[OpenAFS-devel] Re: IPv6 support

omalleys@msu.edu omalleys@msu.edu
Mon, 14 Feb 2011 09:04:42 -0500


Quoting Andrew Deason <adeason@sinenomine.net>:

> On Sun, 13 Feb 2011 10:29:15 +0530
> ambarisha b <b.ambarisha@gmail.com> wrote:
>
>> Yeah, I can understand.I hadn't considered the issue of
>> standardisation.May be it is best that we wait a bit more , like you
>> say.
>
> There is still quite a bit of progress that can be made before
> standardization, though, as Simon has noted. Pretty much all network
> communication in AFS goes over a protocol called RX, and you could add
> IPv6 support to the RX library without needing to standardize
> wire-protocol changes.

Maybe some documentation in the code where the changes need to occur  
would be useful? If it is, then it would also be useful to have a  
standardized status attached to the comment so you can search for it,  
ie // ipv6 support needed, //ipv6 support done.


> I'd think the first point where you see actual useful functionality in
> AFS is when you can communicate with an AFS database server over IPv6.
> It is possible to get to that point without any standardization changes
> (if you use SRV records to locate the dbservers), though I don't really
> have an idea on whether that is reasonably achievable over a summer.

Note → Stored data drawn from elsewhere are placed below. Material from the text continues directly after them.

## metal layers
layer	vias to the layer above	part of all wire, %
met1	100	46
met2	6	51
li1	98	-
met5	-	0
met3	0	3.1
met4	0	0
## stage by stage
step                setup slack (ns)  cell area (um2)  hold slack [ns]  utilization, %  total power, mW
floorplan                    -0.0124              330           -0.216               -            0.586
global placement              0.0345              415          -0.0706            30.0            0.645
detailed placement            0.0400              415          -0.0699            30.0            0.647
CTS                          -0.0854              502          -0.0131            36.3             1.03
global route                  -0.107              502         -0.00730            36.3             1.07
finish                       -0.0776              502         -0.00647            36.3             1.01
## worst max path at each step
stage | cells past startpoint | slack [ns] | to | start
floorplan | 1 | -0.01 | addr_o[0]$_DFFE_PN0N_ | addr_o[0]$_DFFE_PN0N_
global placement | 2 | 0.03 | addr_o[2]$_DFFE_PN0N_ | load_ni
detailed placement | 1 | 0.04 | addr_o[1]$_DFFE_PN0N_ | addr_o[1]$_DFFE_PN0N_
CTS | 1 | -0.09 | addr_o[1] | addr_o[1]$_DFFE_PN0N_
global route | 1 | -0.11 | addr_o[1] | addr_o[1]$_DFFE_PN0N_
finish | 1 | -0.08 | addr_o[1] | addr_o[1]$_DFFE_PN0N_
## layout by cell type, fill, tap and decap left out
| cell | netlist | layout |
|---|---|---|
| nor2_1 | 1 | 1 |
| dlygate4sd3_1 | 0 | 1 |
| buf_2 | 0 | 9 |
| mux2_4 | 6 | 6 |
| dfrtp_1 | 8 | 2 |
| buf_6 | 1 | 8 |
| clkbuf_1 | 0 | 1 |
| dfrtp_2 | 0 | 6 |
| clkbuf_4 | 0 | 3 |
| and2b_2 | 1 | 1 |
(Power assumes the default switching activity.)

I don't either but I think that is the next place I would start also.
With a single client and single server platform and probably on the  
same machine or a couple of vms on the same machine.

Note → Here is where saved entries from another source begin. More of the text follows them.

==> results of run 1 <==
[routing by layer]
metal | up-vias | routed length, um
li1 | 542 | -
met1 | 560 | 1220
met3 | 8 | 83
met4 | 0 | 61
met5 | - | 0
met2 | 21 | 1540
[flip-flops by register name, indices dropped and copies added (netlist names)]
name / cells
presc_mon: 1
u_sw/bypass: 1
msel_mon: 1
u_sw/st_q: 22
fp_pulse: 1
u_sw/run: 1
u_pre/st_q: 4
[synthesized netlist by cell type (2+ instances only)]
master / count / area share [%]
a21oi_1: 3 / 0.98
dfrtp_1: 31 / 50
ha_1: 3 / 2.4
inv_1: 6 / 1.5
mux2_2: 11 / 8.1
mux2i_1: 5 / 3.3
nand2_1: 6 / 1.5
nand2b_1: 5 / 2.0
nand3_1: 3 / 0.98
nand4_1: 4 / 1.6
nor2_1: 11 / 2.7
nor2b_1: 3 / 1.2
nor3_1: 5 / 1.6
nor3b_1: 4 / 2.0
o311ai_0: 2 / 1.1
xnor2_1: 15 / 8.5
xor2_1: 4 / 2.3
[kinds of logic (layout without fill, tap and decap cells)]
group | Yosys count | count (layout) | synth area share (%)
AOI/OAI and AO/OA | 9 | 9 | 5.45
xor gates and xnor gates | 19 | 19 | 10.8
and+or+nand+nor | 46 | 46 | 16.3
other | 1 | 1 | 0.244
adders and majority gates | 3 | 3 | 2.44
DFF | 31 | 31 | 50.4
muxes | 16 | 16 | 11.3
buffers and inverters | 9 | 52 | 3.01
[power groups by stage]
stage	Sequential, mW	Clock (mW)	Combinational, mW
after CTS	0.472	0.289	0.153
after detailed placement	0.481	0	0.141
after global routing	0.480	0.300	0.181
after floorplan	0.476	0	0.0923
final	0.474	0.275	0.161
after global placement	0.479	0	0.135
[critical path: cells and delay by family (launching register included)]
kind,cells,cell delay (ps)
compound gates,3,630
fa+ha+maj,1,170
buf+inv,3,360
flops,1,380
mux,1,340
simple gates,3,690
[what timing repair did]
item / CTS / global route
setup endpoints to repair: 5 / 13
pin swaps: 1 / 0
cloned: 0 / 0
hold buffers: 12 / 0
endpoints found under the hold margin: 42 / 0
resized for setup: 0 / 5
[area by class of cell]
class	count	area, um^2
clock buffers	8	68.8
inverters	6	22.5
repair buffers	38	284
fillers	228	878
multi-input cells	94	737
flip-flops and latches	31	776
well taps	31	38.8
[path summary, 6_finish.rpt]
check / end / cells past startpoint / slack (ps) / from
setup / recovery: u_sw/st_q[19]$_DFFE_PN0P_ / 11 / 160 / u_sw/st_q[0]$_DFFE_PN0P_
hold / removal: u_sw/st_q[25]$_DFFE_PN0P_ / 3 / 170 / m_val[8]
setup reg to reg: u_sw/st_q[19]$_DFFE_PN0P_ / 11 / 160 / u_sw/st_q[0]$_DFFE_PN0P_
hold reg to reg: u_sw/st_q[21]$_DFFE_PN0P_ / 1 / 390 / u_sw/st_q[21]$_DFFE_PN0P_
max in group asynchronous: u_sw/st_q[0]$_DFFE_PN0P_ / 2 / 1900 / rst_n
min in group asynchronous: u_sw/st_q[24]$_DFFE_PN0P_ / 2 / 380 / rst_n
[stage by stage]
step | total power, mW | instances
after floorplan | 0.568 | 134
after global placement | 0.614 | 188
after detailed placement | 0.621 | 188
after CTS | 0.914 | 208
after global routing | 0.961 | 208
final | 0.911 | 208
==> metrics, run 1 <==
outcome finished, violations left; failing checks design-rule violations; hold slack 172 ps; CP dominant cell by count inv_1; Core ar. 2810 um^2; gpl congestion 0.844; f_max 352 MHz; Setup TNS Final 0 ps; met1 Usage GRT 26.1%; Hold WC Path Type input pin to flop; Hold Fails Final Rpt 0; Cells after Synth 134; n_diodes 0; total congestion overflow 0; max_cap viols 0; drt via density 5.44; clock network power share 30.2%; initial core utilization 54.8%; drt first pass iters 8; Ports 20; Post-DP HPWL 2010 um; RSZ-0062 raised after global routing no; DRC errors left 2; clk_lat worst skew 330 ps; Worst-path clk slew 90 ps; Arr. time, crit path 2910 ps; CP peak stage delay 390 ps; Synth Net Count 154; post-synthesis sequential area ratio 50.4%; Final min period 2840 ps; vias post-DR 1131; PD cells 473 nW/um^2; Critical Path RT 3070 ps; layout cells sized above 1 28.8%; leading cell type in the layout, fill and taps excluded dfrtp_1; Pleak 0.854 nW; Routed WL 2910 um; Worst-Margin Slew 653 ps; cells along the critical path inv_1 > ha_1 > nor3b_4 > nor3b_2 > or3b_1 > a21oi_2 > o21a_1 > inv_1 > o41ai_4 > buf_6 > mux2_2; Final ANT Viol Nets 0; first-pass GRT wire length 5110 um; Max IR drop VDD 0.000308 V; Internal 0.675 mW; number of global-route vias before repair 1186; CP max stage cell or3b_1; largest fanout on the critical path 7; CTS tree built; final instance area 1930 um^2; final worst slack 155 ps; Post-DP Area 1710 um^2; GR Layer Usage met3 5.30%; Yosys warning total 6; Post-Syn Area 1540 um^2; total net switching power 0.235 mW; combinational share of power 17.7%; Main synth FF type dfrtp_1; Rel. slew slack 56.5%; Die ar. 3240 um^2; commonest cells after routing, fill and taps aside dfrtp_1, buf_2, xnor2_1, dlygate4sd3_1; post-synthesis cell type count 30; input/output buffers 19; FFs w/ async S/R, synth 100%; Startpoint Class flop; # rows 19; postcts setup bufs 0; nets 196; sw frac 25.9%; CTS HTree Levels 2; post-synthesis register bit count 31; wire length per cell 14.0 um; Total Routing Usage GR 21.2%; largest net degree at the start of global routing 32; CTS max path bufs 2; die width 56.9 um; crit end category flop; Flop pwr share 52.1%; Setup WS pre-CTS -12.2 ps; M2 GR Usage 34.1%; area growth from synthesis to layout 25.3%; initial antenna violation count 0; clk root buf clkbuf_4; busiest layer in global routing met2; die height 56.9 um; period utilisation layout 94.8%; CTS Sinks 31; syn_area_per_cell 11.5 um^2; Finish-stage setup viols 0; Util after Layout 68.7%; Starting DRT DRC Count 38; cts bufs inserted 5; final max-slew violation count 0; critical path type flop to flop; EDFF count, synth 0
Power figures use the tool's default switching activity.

>> Presently,I am going through the documentation and the bug tracker,
>> hoping to make some contribution.Do you guys suggest any particular
>> project , you want done, for the summer ?
>
> A project that has been mentioned before that I would very much like to
> see is a userspace NFS/AFS translator. I don't have a pointer to more
> details on the project on-hand, but it was basically taking some NFS
> server framework, and plugging it in to libuafs (a library for talking
> to AFS).

This would be handy.

64-bit native server binaries?
I assume most of this is going through the code and checking types and  
code clean up, fixing alignment errors, etc. And -probably- one of the  
better places to do this is and I know I will get killed for saying  
this is sparc/solaris, linux/ppc or arm, (IBM power arch?) since they  
don't have hardware support for alignment errors. :)  Suns compiler  
can be overly stinky about these on sparc. I haven't used IBMs but I  
am assuming it is similar on ppc. gcc not necessarily.

A test suite functions?
There are actually quite a few real jobs I have seen posted for this  
for people with experience lately. Given the nature of this project it  
would make sense to be able to give some support for testing it.

> That said, I thought we were still unsure whether OpenAFS was doing GSoC
> this year...?

Google supposedly expanded their GSoC money.